With a long history of dangerously associating HIV infection with the LGBTQ+ community, one which has seen many Americans view members therein as but pitied patients at best or damned wrongdoers at worst, attempting to tie together the disease with any concept of “queer domesticity,” to call it or its treatment a “queer reference,” is to further strengthen the synapses of this stigma. It is such that Ball’s assertion about his cyanotypes almost seems to support the harmful and false narrative that it is only LGBTQ+ individuals who ever need to take the drug in question, due to some flaw with themselves or the community at large.
Sanctioning such a harmful idea is most likely not the artist’s intent, indeed I believe his to be much more noble. Yet, as he is exhibiting within a state that, particularly recently, has by no means been kind or compassionate to the LGBTQ+ community, a state wherein four members within the last session of the Indiana House of Representatives proposed a bill attempting to ban gay marriage even despite the Supreme Court’s ruling of it as constitutional over a decade ago, a state wherein there’s been nationally condemned attacks upon gender affirming care, discretion ought to have been utilized as to how audiences might perceive — or misconstrue — the art in question.
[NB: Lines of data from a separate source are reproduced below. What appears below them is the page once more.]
### config.mk
export PLATFORM = sky130hd
export DESIGN_NAME = dp_collect_buf
export DESIGN_NICKNAME = d
export VERILOG_FILES = /design/src/rtl/dp_buf_pkg.sv /design/src/rtl/dp_rr_arb.sv /design/src/rtl/dp_rec_fifo.sv /design/src/rtl/dp_host_tx.sv /design/src/rtl/dp_collect_buf.sv
export SDC_FILE = /design/constraint.sdc
export NUM_CORES = 1
export LEC_CHECK = 0
export BUFFER_PORTS_ARGS = -buffer_cell sky130_fd_sc_hd__buf_2
export CORE_ASPECT_RATIO = 1.25
export CORE_UTILIZATION = 40
export CTS_CLUSTER_SIZE = 30
export DETAILED_ROUTE_END_ITERATION = 10
export PLACE_DENSITY = 0.75
export RECOVER_POWER = 100
export SYNTH_ARGS = -nofsm -noshare
export SYNTH_HDL_FRONTEND = slang
export SYNTH_SLANG_ARGS = --single-unit
### constraint.sdc
create_clock -name clk -period 3.8 [get_ports clk]
set_input_delay 0.38 -clock clk [delete_from_list [all_inputs] [get_ports clk]]
set_output_delay 0.38 -clock clk [all_outputs]
set_load 0.1 [all_outputs]
### src/rtl/dp_buf_pkg.sv
package dp_buf_pkg;
    typedef enum logic [1:0] {
        FLD_X = 2'd0,
        FLD_C = 2'd1,
        FLD_D = 2'd2
    } fld_e;
endpackage

### src/rtl/dp_rr_arb.sv
module dp_rr_arb #(
    parameter int N = 4
) (
    input  logic         clk,
    input  logic         rst_n,
    input  logic [N-1:0] req,
    input  logic         en,
    output logic [N-1:0] gnt
);
    localparam int IDX_W = (N > 1) ? $clog2(N) : 1;

    typedef struct packed {
        logic [IDX_W-1:0] last;
    } arb_st_t;

    arb_st_t st_d, st_q;

    always_comb begin
        logic found;
        st_d  = st_q;
        gnt   = '0;
        found = 1'b0;
        for (int off = 1; off <= N; off++) begin
            int idx;
            idx = int'(st_q.last) + off;
            if (idx >= N) idx = idx - N;
            if (en && !found && req[idx]) begin
                gnt[idx]    = 1'b1;
                found       = 1'b1;
                st_d.last   = IDX_W'(idx);
            end
        end
    end

    always_ff @(posedge clk) begin
        if (!rst_n) st_q.last <= IDX_W'(N - 1);
        else        st_q      <= st_d;
    end


    gnt_onehot_chk: assert property (@(posedge clk) disable iff (!rst_n)
        $onehot0(gnt));

    gnt_needs_req_chk: assert property (@(posedge clk) disable iff (!rst_n)
        (gnt & ~req) == '0);
endmodule

### src/rtl/dp_rec_fifo.sv
module dp_rec_fifo #(
    parameter int REC_W = 48,
    parameter int DEPTH = 4
) (
    input  logic                         clk,
    input  logic                         rst_n,
    input  logic                         push,
    input  logic [REC_W-1:0]             push_data,
    input  logic                         pop,
    output logic [REC_W-1:0]             head,
    output logic [$clog2(DEPTH+1)-1:0]   count,
    output logic                         full
);
    localparam int PTR_W = (DEPTH > 1) ? $clog2(DEPTH) : 1;
    localparam int CNT_W = $clog2(DEPTH + 1);

    typedef struct packed {
        logic [PTR_W-1:0] wp;
        logic [PTR_W-1:0] rp;
        logic [CNT_W-1:0] cnt;
    } fifo_st_t;

    fifo_st_t st_d, st_q;
    logic [REC_W-1:0] mem_q [DEPTH];
    logic do_push, do_pop;

    always_comb begin
        st_d    = st_q;
        do_push = push && (st_q.cnt != CNT_W'(DEPTH));
        do_pop  = pop && (st_q.cnt != '0);
        if (do_push) st_d.wp = (st_q.wp == PTR_W'(DEPTH - 1)) ? '0 : st_q.wp + 1'b1;
        if (do_pop)  st_d.rp = (st_q.rp == PTR_W'(DEPTH - 1)) ? '0 : st_q.rp + 1'b1;
        case ({do_push, do_pop})
            2'b10:   st_d.cnt = st_q.cnt + 1'b1;
            2'b01:   st_d.cnt = st_q.cnt - 1'b1;
            default: st_d.cnt = st_q.cnt;
        endcase
    end

    always_ff @(posedge clk) begin
        if (!rst_n) st_q <= '0;
        else        st_q <= st_d;
    end

    always_ff @(posedge clk) begin
        if (do_push) mem_q[st_q.wp] <= push_data;
    end

    assign head  = mem_q[st_q.rp];
    assign count = st_q.cnt;
    assign full  = (st_q.cnt == CNT_W'(DEPTH));


    no_overflow_chk: assert property (@(posedge clk) disable iff (!rst_n)
        full |-> !push);

    no_underflow_chk: assert property (@(posedge clk) disable iff (!rst_n)
        (count == '0) |-> !pop);
endmodule

### src/rtl/dp_host_tx.sv
module dp_host_tx
    import dp_buf_pkg::*;
#(
    parameter int FIELD_W = 16,
    parameter int CNT_W   = 3
) (
    input  logic                 clk,
    input  logic                 rst_n,
    input  logic                 lock_req,
    input  logic                 push,
    input  logic [CNT_W-1:0]     count,
    input  logic [3*FIELD_W-1:0] head,
    input  logic                 tx_ready,
    output logic                 lock_gnt,
    output logic                 pop,
    output logic                 tx_valid,
    output logic [FIELD_W-1:0]   tx_data,
    output logic [1:0]           tx_sel,
    output logic                 tx_last
);
    typedef struct packed {
        logic gnt;
        logic armed;
        fld_e fld;
    } tx_st_t;

    tx_st_t st_d, st_q;
    logic   beat;

    always_comb begin
        st_d     = st_q;
        tx_valid = st_q.gnt && (count != '0);
        beat     = tx_valid && tx_ready;
        pop      = beat && (st_q.fld == FLD_D);
        if (!lock_req) st_d.armed = 1'b1;
        if (st_q.gnt) begin
            if (!lock_req) begin
                st_d.gnt = 1'b0;
                st_d.fld = FLD_X;
            end else begin
                if (beat) st_d.fld = (st_q.fld == FLD_D) ? FLD_X : fld_e'(st_q.fld + 2'd1);
                if (pop && count == CNT_W'(1)) begin
                    st_d.gnt   = 1'b0;
                    st_d.armed = 1'b0;
                end
            end
        end else if (lock_req && st_q.armed && (count != '0 || push)) begin
            st_d.gnt = 1'b1;
            st_d.fld = FLD_X;
        end
    end

    always_ff @(posedge clk) begin
        if (!rst_n) st_q <= '{gnt: 1'b0, armed: 1'b1, fld: FLD_X};
        else        st_q <= st_d;
    end

    assign lock_gnt = st_q.gnt;
    assign tx_data  = head[st_q.fld * FIELD_W +: FIELD_W];
    assign tx_sel   = st_q.fld;
    assign tx_last  = (st_q.fld == FLD_D);


    valid_in_lock_chk: assert property (@(posedge clk) disable iff (!rst_n)
        tx_valid |-> lock_gnt);

    stall_hold_chk: assert property (@(posedge clk) disable iff (!rst_n)
        (tx_valid && !tx_ready && lock_req) |=> (tx_valid && $stable(tx_data) && $stable(tx_sel)));

    auto_release_chk: assert property (@(posedge clk) disable iff (!rst_n)
        (pop && count == CNT_W'(1)) |=> !lock_gnt);

    drop_release_chk: assert property (@(posedge clk) disable iff (!rst_n)
        (lock_gnt && !lock_req) |=> !lock_gnt);
endmodule

### src/rtl/dp_collect_buf.sv
module dp_collect_buf #(
    parameter int NUM_CORES = 4,
    parameter int FIELD_W   = 16,
    parameter int DEPTH     = 4
) (
    input  logic                           clk,
    input  logic                           rst_n,
    input  logic [NUM_CORES-1:0]           core_req,
    input  logic [NUM_CORES*FIELD_W-1:0]   core_x,
    input  logic [NUM_CORES*FIELD_W-1:0]   core_c,
    input  logic [NUM_CORES*FIELD_W-1:0]   core_d,
    output logic [NUM_CORES-1:0]           core_ack,
    input  logic                           lock_req,
    output logic                           lock_gnt,
    output logic [$clog2(DEPTH+1)-1:0]     rec_count,
    output logic                           buf_full,
    output logic                           tx_valid,
    input  logic                           tx_ready,
    output logic [FIELD_W-1:0]             tx_data,
    output logic [1:0]                     tx_sel,
    output logic                           tx_last
);
    localparam int REC_W = 3 * FIELD_W;
    localparam int CNT_W = $clog2(DEPTH + 1);

    logic                 wr_en;
    logic [NUM_CORES-1:0] gnt;
    logic                 push;
    logic [REC_W-1:0]     push_rec;
    logic                 pop;
    logic [REC_W-1:0]     head;

    assign wr_en = !lock_gnt && !buf_full;

    dp_rr_arb #(.N(NUM_CORES)) u_arb (
        .clk   (clk),
        .rst_n (rst_n),
        .req   (core_req),
        .en    (wr_en),
        .gnt   (gnt)
    );

    always_comb begin
        push_rec = '0;
        for (int i = 0; i < NUM_CORES; i++) begin
            if (gnt[i]) push_rec = push_rec | {core_d[i*FIELD_W +: FIELD_W],
                                               core_c[i*FIELD_W +: FIELD_W],
                                               core_x[i*FIELD_W +: FIELD_W]};
        end
    end

    assign push     = |gnt;
    assign core_ack = gnt;

    dp_rec_fifo #(.REC_W(REC_W), .DEPTH(DEPTH)) u_fifo (
        .clk       (clk),
        .rst_n     (rst_n),
        .push      (push),
        .push_data (push_rec),
        .pop       (pop),
        .head      (head),
        .count     (rec_count),
        .full      (buf_full)
    );

    dp_host_tx #(.FIELD_W(FIELD_W), .CNT_W(CNT_W)) u_tx (
        .clk      (clk),
        .rst_n    (rst_n),
        .lock_req (lock_req),
        .push     (push),
        .count    (rec_count),
        .head     (head),
        .tx_ready (tx_ready),
        .lock_gnt (lock_gnt),
        .pop      (pop),
        .tx_valid (tx_valid),
        .tx_data  (tx_data),
        .tx_sel   (tx_sel),
        .tx_last  (tx_last)
    );


    no_write_in_lock_chk: assert property (@(posedge clk) disable iff (!rst_n)
        lock_gnt |-> (core_ack == '0));

    no_ack_when_full_chk: assert property (@(posedge clk) disable iff (!rst_n)
        buf_full |-> (core_ack == '0));

    count_step_chk: assert property (@(posedge clk) disable iff (!rst_n)
        (|core_ack) |=> (rec_count == $past(rec_count) + 1'b1));
endmodule

==> results_dict.tcl, run 1 <==
set metrics [dict create \
    grt_pass1_vias 6419 \
    drive_above_1_share_pct 38.69 \
    portBuffers 228 \
    fin_skew_ns 0.009551 \
    syn-cell-area_sq_um 9462 \
    slew_viol_final 0 \
    hold_path.class "in -> reg" \
    synth.avg_cell_area_sq_um 15.36 \
    pwr-share-comb_pct 42.9 \
    whs_path_depth 2 \
    hold_viol_final 0 \
    crit_family "buffers and inverters" \
    timing.setup.tns_ns 0 \
    crit_type "reg -> out" \
    start_util_pct 40.93 \
    crit_buf_inv 3 \
    grt_usage_pct 18.57 \
    yosys_most_used_dff "edfxtp_1" \
    power_mw 10.78 \
    htreeDepth 1 \
    firstDrtPassIters 5 \
    placed_cells 1105 \
    critPathLaunchType "register" \
    drtIter0Drc 431 \
    hp-start "lock_req" \
    drt-total-wl_um 22550 \
    ir_drop_mv 0.4607 \
    stdcell_count 1141 \
    die_w_um 139.6 \
    cellPowerDensity_nw_per_um2 930.6 \
    async_flop_share_pct 0 \
    r2r-start "u_arb.st_q[0]" \
    worstMarginPinSlew_ns 1.178 \
    slew_headroom_pct 21.81 \
    p_seq_share_pct 39.2 \
    hpwl_um 14750 \
    drv_cap 0 \
    power_switching_share_pct 40.41 \
    drcViolationCount 0 \
    place.gp.congestion 0.8178 \
    synth-seq-cells 207 \
    root_buffer "clkbuf_16" \
    crit_path_end_kind "primary output" \
    synth_edf_count 192 \
    r2r_cells 10 \
    p_int_mw 6.425 \
    antenna_found_initial 0 \
    clockPowerShare_pct 17.9 \
    p_sw_mw 4.356 \
    vias 6303 \
    fmax_mhz 276.2 \
    min_period_ns 3.620 \
    grt_pass1_wl_um 34610 \
    worst-endpoint-required_ns 3.42 \
    die_area_sq_um 24280 \
    setup_viol 0 \
    period_share_pct 95.26 \
    leakagePower_nw 4.311 \
    clock_path_buffers 3 \
    routed_via_density 5.524 \
    areaGrowthSynthToFinish_pct 22.44 \
    r2r-end "u_fifo.count[2]" \
    cts_made_buffers 20 \
    rows 62 \
    antenna_cells 0 \
    postPlaceCellArea_sq_um 10960 \
    critical_path_arrival_ns 3.24 \
    cp_slowest_stage_delay_ns 0.45 \
    cts_tree "yes" \
    wl_per_cell_um 19.76 \
    dp_slack_ns 0.2773 \
    num-nets-final 1056 \
    clk_latency_ns 0.48 \
    cp_slowest_cell "ha_1" \
    cp_max_fo 49 \
    grt_max_degree 50 \
    die_h_um 174.0 \
    clk_pin_slew_worst_paths_ns 0.06 \
    final_area_sq_um 11580 \
    syn-num-nets 833 \
    overflow 0 \
    fillCellCount 1943 \
    rrSetupSlack_ns 0.23 \
    syn-instance-count 616 \
    outcome "completed" \
    rsz0062_at_grt "no" \
    synth-seq-area-share_pct 64.11 \
    hold-path-endpoint "u_tx.st_q[2]" \
    ys_warn_count 0 \
    io_pins 229 \
    hold_buffers 0 \
    yosys.cell_types.count 36 \
    core_sq_um 23120 \
    ant_nets 0 \
    cts.sink_count 207 \
    path_cells "inv_1 > ha_1 > mux2i_1 > nand4_1 > a21oi_1 > a221o_2 > buf_6 > buf_4" \
    setup_ws_ns 0.1800 \
]
power by group through the flow:
stage / combinational (mW) / sequential, mW / clock (mW)
floorplan: 3.29 / 4.23 / 0
global placement: 4.55 / 4.22 / 0
detailed placement: 4.65 / 4.26 / 0
CTS: 4.69 / 4.23 / 1.95
global route: 4.98 / 4.30 / 2.03
finish: 4.63 / 4.23 / 1.93
per-stage QoR:
stage	hold WS, ns	util, %
after floorplan	0.4518	-
after global placement	0.4808	47.40
after detailed placement	0.4916	47.40
after CTS	0.1077	50.22
after global routing	0.1251	50.11
final	0.1219	50.11
synth_stat cells (3+ instances only):
cell type / count / area [sq um]
a21boi_0: 4 / 30.03
a21oi_1: 9 / 45.04
a221o_1: 4 / 40.04
a22oi_1: 96 / 720.7
and2_1: 8 / 50.05
buf_1: 10 / 37.54
buf_2: 3 / 15.01
buf_4: 5 / 37.54
clkbuf_1: 29 / 108.9
dfxtp_1: 15 / 300.3
edfxtp_1: 192 / 5766
ha_1: 17 / 212.7
inv_1: 9 / 33.78
mux2i_1: 22 / 220.2
mux4_2: 52 / 1171
nand2_1: 82 / 307.8
nand3_1: 9 / 45.04
nand3b_1: 5 / 37.54
nor2b_1: 3 / 18.77
o21ai_0: 20 / 100.1
xnor2_1: 3 / 26.28
timing repair:
| action | 4_1_cts | 5_1_grt |
|---|---|---|
| gates resized for setup | 4 | 4 |
| setup buffers | 0 | 0 |
| hold endpoints to repair | 0 | 0 |
| endpoints found under the setup margin | 4 | 4 |
metal layers:
layer | part of all wire (%) | global-route usage (%)
met5 | 0 | 0
met4 | 2.3 | 5.723
met3 | 5.9 | 2.204
met2 | 52 | 33.46
met1 | 40 | 23.30
worst max-delay path by stage:
stage          cells past startpoint          start  slack [ns]                  end
2_1_floorplan                     11  u_arb.st_q[0]        0.04  u_fifo.mem_q[0][38]
3_3_place_gp                      10  u_arb.st_q[0]        0.33      u_fifo.count[2]
3_5_place_dp                      10  u_arb.st_q[0]        0.28      u_fifo.count[2]
4_1_cts                            8  u_arb.st_q[0]        0.06          core_ack[0]
5_1_grt                            5       register        0.02          tx_data[14]
6_report                           8  u_arb.st_q[0]        0.18          core_ack[2]
worst reg2reg max path, cell delays in order, from the launching register on:
cell and delay (ns):
dfxtp_1 0.32, inv_1 0.11, ha_1 0.45, mux4_2 0.37, a21boi_4 0.17, a221o_2 0.41
or4_1 0.69, inv_1 0.18, ha_1 0.29, or3_1 0.35, a21boi_0 0.16
logic make-up (layout without fill, tap and decap cells):
kind of cell               count (synthesis)  count (layout)  share of synthesized area [%]
adders and majority gates                 17              17                          2.248
buffers and inverters                     56             293                          2.460
xor gates and xnor gates                   3               3                         0.2778
AOI/OAI and AO/OA                        140             140                          10.55
and+or+nand+nor                          118             118                          5.528
DFF                                      207             207                          64.11
muxes                                     75              75                          14.82
placed cells by master, fill, tap and decap left out, types with 2 or more instances in the layout:
cell type and n:
nor2b_1 2, clkbuf_16 21, buf_2 206, ha_1 17
a21oi_1 9, nor2_1 2, clkbuf_2 12, edfxtp_1 192
nand4_1 2, and2_2 4, mux4_2 52, buf_4 15
a21boi_0 4, o21ai_1 7, and2_0 3, nand2b_1 2
bufinv_16 2, xnor2_1 3, o21ai_0 14, nand3_1 9
a22oi_1 96, or3_1 2, clkbuf_1 11, mux2i_1 22
nand3b_1 5, buf_6 6, clkinv_2 4, nand2_1 82
dfxtp_1 14, inv_1 9, clkinv_1 6, a221o_2 4
flip-flops by register name, indices dropped and copies added (netlist names), named ones only:
signal / cells
u_fifo.mem_q: 192
u_fifo.st_q: 4
u_fifo.count: 3
u_arb.st_q: 2
u_tx.tx_sel: 2
u_tx.lock_gnt: 1
u_tx.st_q: 1
area by class of cell:
| type | instances | area (sq um) | share of cell area (%) |
|---|---|---|---|
| Clock buffer | 23 | 533.0 | 4.601 |
| Multi-Input combinational cell | 353 | 3176 | 27.41 |
| Timing Repair Buffer | 248 | 1305 | 11.26 |
| Tap cell | 288 | 360.3 | 3.110 |
| Clock inverter | 13 | 110.1 | 0.9504 |
| Sequential cell | 207 | 6067 | 52.37 |
| Inverter | 9 | 33.78 | 0.2916 |
Power figures use the tool's default switching activity.
==> inputs of run 2 (changes only) <==
--- a/config.mk
+++ b/config.mk
@@ -11,4 +11,5 @@
 export CTS_CLUSTER_SIZE = 30
 export DETAILED_ROUTE_END_ITERATION = 10
+export GPL_ROUTABILITY_DRIVEN = 0
 export PLACE_DENSITY = 0.75
 export RECOVER_POWER = 100
==> constraint.sdc (replaced) <==
create_clock -name clk -period 3.8 [get_ports clk]
set_input_delay 0.38 -clock clk [delete_from_list [all_inputs] [get_ports clk]]
set_output_delay 0.38 -clock clk [all_outputs]
set_load 0.05 [all_outputs]
==> run 2 against run 1 <==
- sequential power hardly changed
- routed wire length fell by 1.3%
- worst hold slack worse by 0.0028 ns
- utilization down 0.41 points
- the flow now finishes with violations (max-capacitance violations, max-slew violations)
- cell count shrank 0.44%
- largest cell class unchanged
==> results_dict.tcl, run 2 (same netlist as run 1, synthesis figures left out) <==
set metrics [dict create \
    postPlaceCellArea_sq_um 10970 \
    mostFrequentLayoutCell "buf_2" \
    clock_path_buffers 3 \
    drt-total-wl_um 22250 \
    timing.setup.tns_ns 0 \
    num-nets-final 1053 \
    die_w_um 139.6 \
    rows 62 \
    stdcell_count 1136 \
    htreeDepth 1 \
    antenna_cells 0 \
    drtIter0Drc 429 \
    cts_tree "yes" \
    rrSetupSlack_ns 0.30 \
    fin_skew_ns 0.008302 \
    critical_path_arrival_ns 3.22 \
    routed_via_density 5.539 \
    critPathLaunchType "register" \
    hold_viol_final 0 \
    placed_cells 1102 \
    min_period_ns 3.595 \
    ir_drop_mv 0.5989 \
    core_sq_um 23120 \
    fmax_mhz 278.1 \
    clockPowerShare_pct 17.7 \
    antenna_found_initial 0 \
    pwr-share-comb_pct 40.2 \
    worst-endpoint-required_ns 3.42 \
    setup_ws_ns 0.2046 \
    start_util_pct 40.93 \
    period_share_pct 94.62 \
    grt_pass1_vias 6262 \
    die_area_sq_um 24280 \
    ant_nets 0 \
    hpwl_um 14990 \
    crit_type "reg -> out" \
    outcome "finished, violations left" \
    areaGrowthSynthToFinish_pct 21.45 \
    grt_max_degree 50 \
    largest_register_ffs 192 \
    p_sw_mw 3.786 \
    slew_headroom_pct -11.24 \
    clk_latency_ns 0.48 \
    clk_pin_slew_worst_paths_ns 0.06 \
    drcViolationCount 0 \
    overflow 0 \
    grt_pass1_wl_um 33530 \
    dp_slack_ns 0.3841 \
    vias 6292 \
    setup_viol 0 \
    slew_viol_final 21 \
    firstDrtPassIters 5 \
    portBuffers 228 \
    grt_usage_pct 18.10 \
    met1_usage_pct 21.77 \
    cts.sink_count 207 \
    met2_usage_pct 33.77 \
    multi_input_area_sq_um 3176 \
    wl_per_cell_um 19.59 \
    crit_path_end_kind "primary output" \
    worstMarginPinSlew_ns 1.669 \
    final_area_sq_um 11490 \
    root_buffer "clkbuf_16" \
    leakagePower_nw 4.221 \
    p_seq_share_pct 42.1 \
    io_pins 229 \
    top_register "u_fifo.mem_q" \
    final_cell_mix "204 x buf_2, 192 x edfxtp_1, 96 x a22oi_1" \
    fillCellCount 1944 \
    hold_path.class "in -> reg" \
    grt_util_met3_pct 2.562 \
    drv_cap 1 \
    rsz0062_at_grt "no" \
    drive_above_1_share_pct 36.44 \
    die_h_um 174.0 \
    power_switching_share_pct 37.68 \
    regArea_sq_um 6071 \
    p_int_mw 6.262 \
    violations "max-capacitance violations, max-slew violations" \
    post-route-util_pct 49.71 \
    grt_most_used_layer "met2" \
    cts_made_buffers 20 \
    postCtsSetupRepairBufs 0 \
    cellPowerDensity_nw_per_um2 874.4 \
    cp_max_fo 49 \
]
[run 2: cell types whose count changed in the layout (fill, tap and decap cells not counted), sizes merged]
cell,change
clkinvlp,-1
clkbuf,+10
bufinv,-2
clkinv,-2
buf,-10
[run 2: worst paths after layout]
kind | startpoint | to | cells past startpoint
max | u_arb.st_q[0] | core_ack[2] | 8
max reg2reg | u_arb.st_q[0] | u_fifo.mem_q[2][23] | 10
min reg2reg | u_tx.st_q[2] | u_tx.st_q[2] | 2
min | lock_req | u_tx.st_q[2] | 2
[run 2: timing repair]
action                                  4_1_cts  5_1_grt
endpoints found under the setup margin        0        4
hold buffers                                  0        0
resized for setup                             0        6
[run 2: metal layers]
metal	up-vias	wire length, um
met4	0	382
li1	2907	-
met3	28	1316
met5	-	0
met2	240	11680
met1	3117	8872
[run 2: final cells by class]
type                            count  area share, %
Clock buffer                       26          4.737
Timing Repair Buffer              245          11.07
Clock inverter                      8         0.2940
Inverter                            9         0.2940
Sequential cell                   207          52.83
Multi-Input combinational cell    353          27.64
Tap cell                          288          3.136
[run 2: through the flow]
stage                     hold WS [ns]  power [mW]
final                           0.1192       10.05
after global routing            0.1186       10.60
after CTS                       0.1095       10.20
after detailed placement        0.4947       8.433
after global placement          0.4850       8.269
after floorplan                 0.4518       6.997
[run 2: power groups by stage]
| stage | logic [mW] | clock network, mW | registers [mW] |
|---|---|---|---|
| detailed placement | 4.16 | 0 | 4.27 |
| global route | 4.41 | 1.89 | 4.30 |
| floorplan | 2.78 | 0 | 4.21 |
| global placement | 4.05 | 0 | 4.22 |
| CTS | 4.16 | 1.80 | 4.23 |
| finish | 4.04 | 1.77 | 4.23 |
[run 2: critical path, cell delays in order (launching register included)]
cell     delay (ns)
dfxtp_1        0.33
inv_1          0.12
ha_1           0.45
mux2i_1        0.28
nand4_1        0.22
a21oi_1        0.36
a221o_2        0.24
buf_6          0.37
buf_2          0.35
For even despite the factual nature of Ball’s statements, that there exists a need for softer, more loving LGBTQ+ art, his execution of that which resides within his imagination demands a great deal of further refining. That being said, one ought to keep in mind the challenges of the task he has set out to do. Indeed, both the importance and novelty of his aims must not be neglected. It is such that, though I find his execution to be somewhat convoluted and discordant, I applaud his attempts at heralding in a new phase of gentle, non-heteronormative art and hope to have the pleasure of witnessing his artistic expression evolve in further shows. For the world needs more artists like him, who attempt and aspire in the manner he is; the world needs more artists who humanize.